* WHAT TO PRODUCE
Across the entries below, tally every line that holds the string "vias" and reply with the number only.

* MATERIAL PROVIDED
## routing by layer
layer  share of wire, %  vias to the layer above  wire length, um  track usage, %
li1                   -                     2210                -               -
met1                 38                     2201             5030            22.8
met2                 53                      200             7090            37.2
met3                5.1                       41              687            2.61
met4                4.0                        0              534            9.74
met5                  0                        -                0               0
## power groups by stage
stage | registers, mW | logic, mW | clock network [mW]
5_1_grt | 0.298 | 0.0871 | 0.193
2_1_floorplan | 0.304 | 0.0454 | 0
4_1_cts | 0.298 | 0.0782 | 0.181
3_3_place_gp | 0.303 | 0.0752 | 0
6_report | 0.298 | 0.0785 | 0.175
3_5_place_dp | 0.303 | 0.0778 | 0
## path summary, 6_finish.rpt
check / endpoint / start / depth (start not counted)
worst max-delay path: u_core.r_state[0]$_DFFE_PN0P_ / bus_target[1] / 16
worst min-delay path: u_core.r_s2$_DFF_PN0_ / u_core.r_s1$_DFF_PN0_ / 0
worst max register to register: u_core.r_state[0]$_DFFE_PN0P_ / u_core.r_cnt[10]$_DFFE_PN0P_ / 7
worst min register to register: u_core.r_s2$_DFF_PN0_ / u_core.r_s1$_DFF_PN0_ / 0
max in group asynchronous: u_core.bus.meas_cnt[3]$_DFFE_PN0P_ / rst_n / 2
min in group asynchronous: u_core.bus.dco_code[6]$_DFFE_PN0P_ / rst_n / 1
==> config.mk <==
export PLATFORM = sky130hd
export DESIGN_NAME = delay_seq_gen
export DESIGN_NICKNAME = d
export VERILOG_FILES = /design/src/rtl/delay_seq_gen.sv
export SDC_FILE = /design/constraint.sdc
export NUM_CORES = 1
export LEC_CHECK = 0
export CORE_AREA = 2 2 74 76
export CTS_BUF_LIST = sky130_fd_sc_hd__clkbuf_16
export DETAILED_ROUTE_END_ITERATION = 16
export DIE_AREA = 0 0 76 78
export PLACE_DENSITY = 0.83
export RECOVER_POWER = 50
export SYNTH_ARGS = -nofsm -noshare
export SYNTH_HDL_FRONTEND = slang
export SYNTH_SLANG_ARGS = --single-unit
export TNS_END_PERCENT = 10
==> constraint.sdc <==
create_clock -name clk_i -period 4.6 [get_ports clk_i]
set_clock_uncertainty 0.15 [all_clocks]
set_input_delay 0.69 -clock clk_i [delete_from_list [all_inputs] [get_ports clk_i]]
set_output_delay 0.69 -clock clk_i [all_outputs]
set_load 0.1 [all_outputs]
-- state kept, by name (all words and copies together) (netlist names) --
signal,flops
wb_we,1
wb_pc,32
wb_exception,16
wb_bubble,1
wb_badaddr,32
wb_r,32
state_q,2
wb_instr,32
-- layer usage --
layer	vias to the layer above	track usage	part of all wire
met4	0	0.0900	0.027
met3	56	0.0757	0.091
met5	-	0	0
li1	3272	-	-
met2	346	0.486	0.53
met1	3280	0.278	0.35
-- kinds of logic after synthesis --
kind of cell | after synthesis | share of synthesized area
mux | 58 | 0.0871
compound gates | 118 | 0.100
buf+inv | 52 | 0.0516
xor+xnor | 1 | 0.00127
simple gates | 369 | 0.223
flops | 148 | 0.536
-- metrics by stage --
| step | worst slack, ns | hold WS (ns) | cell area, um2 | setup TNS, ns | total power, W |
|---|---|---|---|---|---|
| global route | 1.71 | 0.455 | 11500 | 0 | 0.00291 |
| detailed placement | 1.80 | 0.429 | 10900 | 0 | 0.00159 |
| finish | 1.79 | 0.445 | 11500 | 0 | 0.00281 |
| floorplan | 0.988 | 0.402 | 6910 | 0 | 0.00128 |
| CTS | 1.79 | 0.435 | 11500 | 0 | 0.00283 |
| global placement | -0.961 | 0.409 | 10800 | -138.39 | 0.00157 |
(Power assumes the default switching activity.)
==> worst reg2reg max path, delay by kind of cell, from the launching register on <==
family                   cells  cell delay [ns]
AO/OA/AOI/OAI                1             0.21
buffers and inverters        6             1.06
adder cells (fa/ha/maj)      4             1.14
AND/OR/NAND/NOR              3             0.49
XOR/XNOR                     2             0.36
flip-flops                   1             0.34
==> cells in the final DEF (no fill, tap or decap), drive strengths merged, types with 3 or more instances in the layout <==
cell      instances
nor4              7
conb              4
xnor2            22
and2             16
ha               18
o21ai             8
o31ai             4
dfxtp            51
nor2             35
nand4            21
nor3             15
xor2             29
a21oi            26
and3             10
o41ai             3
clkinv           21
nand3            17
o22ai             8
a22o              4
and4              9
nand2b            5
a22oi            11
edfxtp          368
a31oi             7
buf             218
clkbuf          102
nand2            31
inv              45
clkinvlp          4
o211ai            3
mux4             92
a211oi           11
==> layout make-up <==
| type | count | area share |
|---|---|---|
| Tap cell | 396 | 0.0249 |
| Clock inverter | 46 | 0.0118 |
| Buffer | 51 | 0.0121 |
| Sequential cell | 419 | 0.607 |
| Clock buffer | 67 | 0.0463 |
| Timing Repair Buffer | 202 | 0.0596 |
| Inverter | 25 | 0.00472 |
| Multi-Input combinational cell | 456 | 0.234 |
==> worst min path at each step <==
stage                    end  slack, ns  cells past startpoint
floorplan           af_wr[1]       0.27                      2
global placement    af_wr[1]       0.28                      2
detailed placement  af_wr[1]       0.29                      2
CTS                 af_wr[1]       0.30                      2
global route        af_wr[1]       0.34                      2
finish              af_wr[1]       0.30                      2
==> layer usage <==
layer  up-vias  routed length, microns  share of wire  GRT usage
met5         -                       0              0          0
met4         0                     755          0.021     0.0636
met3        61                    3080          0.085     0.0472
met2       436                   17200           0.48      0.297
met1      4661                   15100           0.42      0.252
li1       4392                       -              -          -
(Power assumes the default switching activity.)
## config.mk

```make
export PLATFORM = sky130hd
export DESIGN_NAME = led_count_engine
export DESIGN_NICKNAME = d
export VERILOG_FILES = /design/src/rtl/led_pkg.sv /design/src/rtl/led_count_engine_tick_gen.sv /design/src/rtl/led_count_engine.sv
export SDC_FILE = /design/constraint.sdc
export NUM_CORES = 1
export LEC_CHECK = 0
export BUFFER_PORTS_ARGS = -buffer_cell sky130_fd_sc_hd__buf_4
export CORE_UTILIZATION = 40
export DETAILED_ROUTE_END_ITERATION = 8
export SYNTH_ARGS = -nofsm -noshare
export SYNTH_HDL_FRONTEND = slang
export SYNTH_HIERARCHICAL = 1
export SYNTH_SLANG_ARGS = --single-unit
```

## constraint.sdc

```tcl
create_clock -name CLOCK_50 -period 6.09 [get_ports CLOCK_50]
set_input_delay 0 -clock CLOCK_50 [delete_from_list [all_inputs] [get_ports CLOCK_50]]
set_output_delay 0 -clock CLOCK_50 [all_outputs]
set_load 0.01 [all_outputs]
```

## src/rtl/led_pkg.sv

```systemverilog
// Shared types and default widths for the LED count engine.
package led_pkg;

    // Pattern update modes, encoded to match the 2-bit mode input.
    typedef enum logic [1:0] {
        MODE_UP      = 2'b00,
        MODE_DOWN    = 2'b01,
        MODE_RING    = 2'b10,
        MODE_JOHNSON = 2'b11
    } cnt_mode_t;

    localparam int DEF_DIV_WIDTH = 32;
    localparam int DEF_TAP_WIDTH = 5;
    localparam int DEF_OUT_WIDTH = 10;

endpackage

```

## src/rtl/led_count_engine_tick_gen.sv

```systemverilog
// Free-running divider with a selectable power-of-two tap.
// hit is the combinational "divider at end of period" flag used by the
// pattern register; tick is its registered copy.
import led_pkg::*;

module tick_gen #(
    parameter int DIV_WIDTH = DEF_DIV_WIDTH,
    parameter int TAP_WIDTH = DEF_TAP_WIDTH
) (
    input  logic                 CLOCK_50,
    input  logic                 reset,
    input  logic                 enable,
    input  logic [TAP_WIDTH-1:0] tap_sel,
    input  logic                 load,
    output logic                 hit,
    output logic                 tick
);

    localparam logic [DIV_WIDTH-1:0] DIV_ONE = {{(DIV_WIDTH-1){1'b0}}, 1'b1};

    logic [DIV_WIDTH-1:0] div;
    logic [DIV_WIDTH-1:0] tap_mask;

    // Ones in bits [te:0]. Bits only exist up to DIV_WIDTH-1, so any tap
    // index beyond the top bit naturally saturates to a full mask (clamp,
    // never wrap).
    always_comb begin
        tap_mask = '0;
        for (int i = 0; i < DIV_WIDTH; i++) begin
            tap_mask[i] = (i <= int'(tap_sel));
        end
    end

    // End of period: all selected low bits of the divider are ones.
    always_comb begin
        hit = enable && ((div & tap_mask) == tap_mask);
    end

    // Divider advance/clear and registered tick.
    always_ff @(posedge CLOCK_50) begin
        if (reset) begin
            div  <= '0;
            tick <= 1'b0;
        end else begin
            tick <= hit;
            if (load) begin
                div <= '0;
            end else if (enable) begin
                div <= div + DIV_ONE;
            end
        end
    end

endmodule

```

## src/rtl/led_count_engine.sv

```systemverilog
// LED pattern engine: a divider tick advances a pattern register in
// up, down, ring or Johnson mode. All outputs are registered.
import led_pkg::*;

module led_count_engine #(
    parameter int DIV_WIDTH = DEF_DIV_WIDTH,
    parameter int TAP_WIDTH = DEF_TAP_WIDTH,
    parameter int OUT_WIDTH = DEF_OUT_WIDTH
) (
    input  logic                 CLOCK_50,
    input  logic                 reset,
    input  logic                 enable,
    input  logic [TAP_WIDTH-1:0] tap_sel,
    input  logic [1:0]           mode,
    input  logic                 load,
    input  logic [OUT_WIDTH-1:0] load_value,
    output logic                 tick,
    output logic [OUT_WIDTH-1:0] count
);

    localparam logic [OUT_WIDTH-1:0] OUT_ONE = {{(OUT_WIDTH-1){1'b0}}, 1'b1};

    logic                 hit;
    cnt_mode_t            mode_sel;
    logic [OUT_WIDTH-1:0] count_next;

    tick_gen #(
        .DIV_WIDTH (DIV_WIDTH),
        .TAP_WIDTH (TAP_WIDTH)
    ) u_tick_gen (
        .CLOCK_50 (CLOCK_50),
        .reset    (reset),
        .enable   (enable),
        .tap_sel  (tap_sel),
        .load     (load),
        .hit      (hit),
        .tick     (tick)
    );

    assign mode_sel = cnt_mode_t'(mode);

    // Next pattern for a hit in the selected mode.
    always_comb begin
        count_next = count;
        case (mode_sel)
            MODE_UP:      count_next = count + OUT_ONE;
            MODE_DOWN:    count_next = count - OUT_ONE;
            MODE_RING: begin
                // An all-zero ring would never light anything; seed bit 0.
                if (count == '0) begin
                    count_next = OUT_ONE;
                end else begin
                    count_next = {count[OUT_WIDTH-2:0], count[OUT_WIDTH-1]};
                end
            end
            MODE_JOHNSON: count_next = {count[OUT_WIDTH-2:0], ~count[OUT_WIDTH-1]};
            default:      count_next = count;
        endcase
    end

    // Pattern register: reset, then load, then hit.
    always_ff @(posedge CLOCK_50) begin
        if (reset) begin
            count <= '0;
        end else if (load) begin
            count <= load_value;
        end else if (hit) begin
            count <= count_next;
        end
    end

endmodule

```

======== After elaboration in Yosys (flattened, before gate mapping) ========
Index checks and enable logic that the tools add are counted.
operators by class
  multiplexer cells ....................... 4
  bitwise logic cells ..................... 2
  reduce and logical (&&, ||, !) cells .... 5
  $lt $le $gt $ge ......................... 31
  $add $sub $neg .......................... 3
  eq/ne operators ......................... 4
operators with widths
  kind                     number
  $le A5 B5 Y1 const A     16
  $le A4 B5 Y1 const A     8
  $pmux W10 S4             1
  $add A32 B1 Y32 const B  1
  $and A32 B32 Y32         1
  $eq A32 B32 Y1           1
  $mux W10                 3
  $le A3 B5 Y1 const A     4
  $add A10 B1 Y10 const B  1
  $le A2 B5 Y1 const A     2
  $logic_not A10 Y1        1
  $sub A10 B1 Y10 const B  1
  $le A1 B5 Y1 const A     1
  $eq A2 B2 Y1 const B     2
  $eq A2 B1 Y1 const B     1
  $logic_not A2 Y1         1
  $reduce_bool A2 Y1       1
  $reduce_or A2 Y1         1
  $logic_and A1 B1 Y1      1
  $not A1 Y1               1
storage, ports and cells
  input port bits ......................... 21
  word-level logic and storage cells ...... 52
  register bits ........................... 43
  output and inout port bits .............. 11

======== Depth between registers and ports, before layout ========
  word-level depth ........................ 6
  mapped depth ............................ 12
  mapped depth without buffers ............ 10

======== Cells and area by module ========
The synthesis kept the hierarchy.
modules (own cells, without submodules)
  module            sequential area each (um2)  area an instance (um2)  times used  cells an instance
  tick_gen          660.6                       1851.8                  1           227
  led_count_engine  200.2                       1056.0                  1           151

======== Worst setup path after synthesis ========
Ideal clock, no wire load.
  path type ............................... flip-flop to flip-flop
  from .................................... register u_tick_gen.div[23]
  to ...................................... register count[2]
  library setup time ...................... 0.095 ns
  setup slack ............................. 3.757 ns
  data required time ...................... 5.995 ns
  clock period less this slack ............ 2.333 ns
  cell stages (with the launch flop) ...... 10
  arrival time ............................ 2.238 ns
  path buffers ............................ 1
  cells stage by stage .................... dfxtp_1 -> a21bo_2 -> a31oi_1 -> a2111oi_0 -> nand4_1 -> nor3_1 -> clkbuf_1 -> nand3b_1 -> a21o_1 -> a221oi_1
on the way
  longest elaborated chain between the ends .. 4
ends and longest elaborated chain
  item                                 RTL line                         source
  from (decl)                          led_count_engine_tick_gen.sv:21  logic [DIV_WIDTH-1:0] div;
  from (signal assigned)               led_count_engine_tick_gen.sv:49  div <= div + DIV_ONE;
  $and A32 B32 Y32                     led_count_engine_tick_gen.sv:36  hit = enable && ((div & tap_mask) == tap_mask);
  $eq A32 B32 Y1                       led_count_engine_tick_gen.sv:36
  $logic_and A1 B1 Y1                  led_count_engine_tick_gen.sv:36
  net hit                              led_count_engine.sv:23           logic hit;
  $reduce_bool A2 Y1 (no source line)  --
  to (signal assigned)                 led_count_engine.sv:66           count <= load_value;
  to (signal assigned)                 led_count_engine.sv:68           count <= count_next;
  to (decl)                            led_count_engine.sv:18           output logic [OUT_WIDTH-1:0] count
The timed path passes the listed nets, and every way through them passes these cells.
A chain may end at the register's enable or synchronous reset.

======== Worst setup path in the final report ========
  from .................................... register u_tick_gen.div[23]
  to ...................................... register count[3]
The elaborated chain is that of the path after synthesis.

* RESULT FOR THIS TASK
3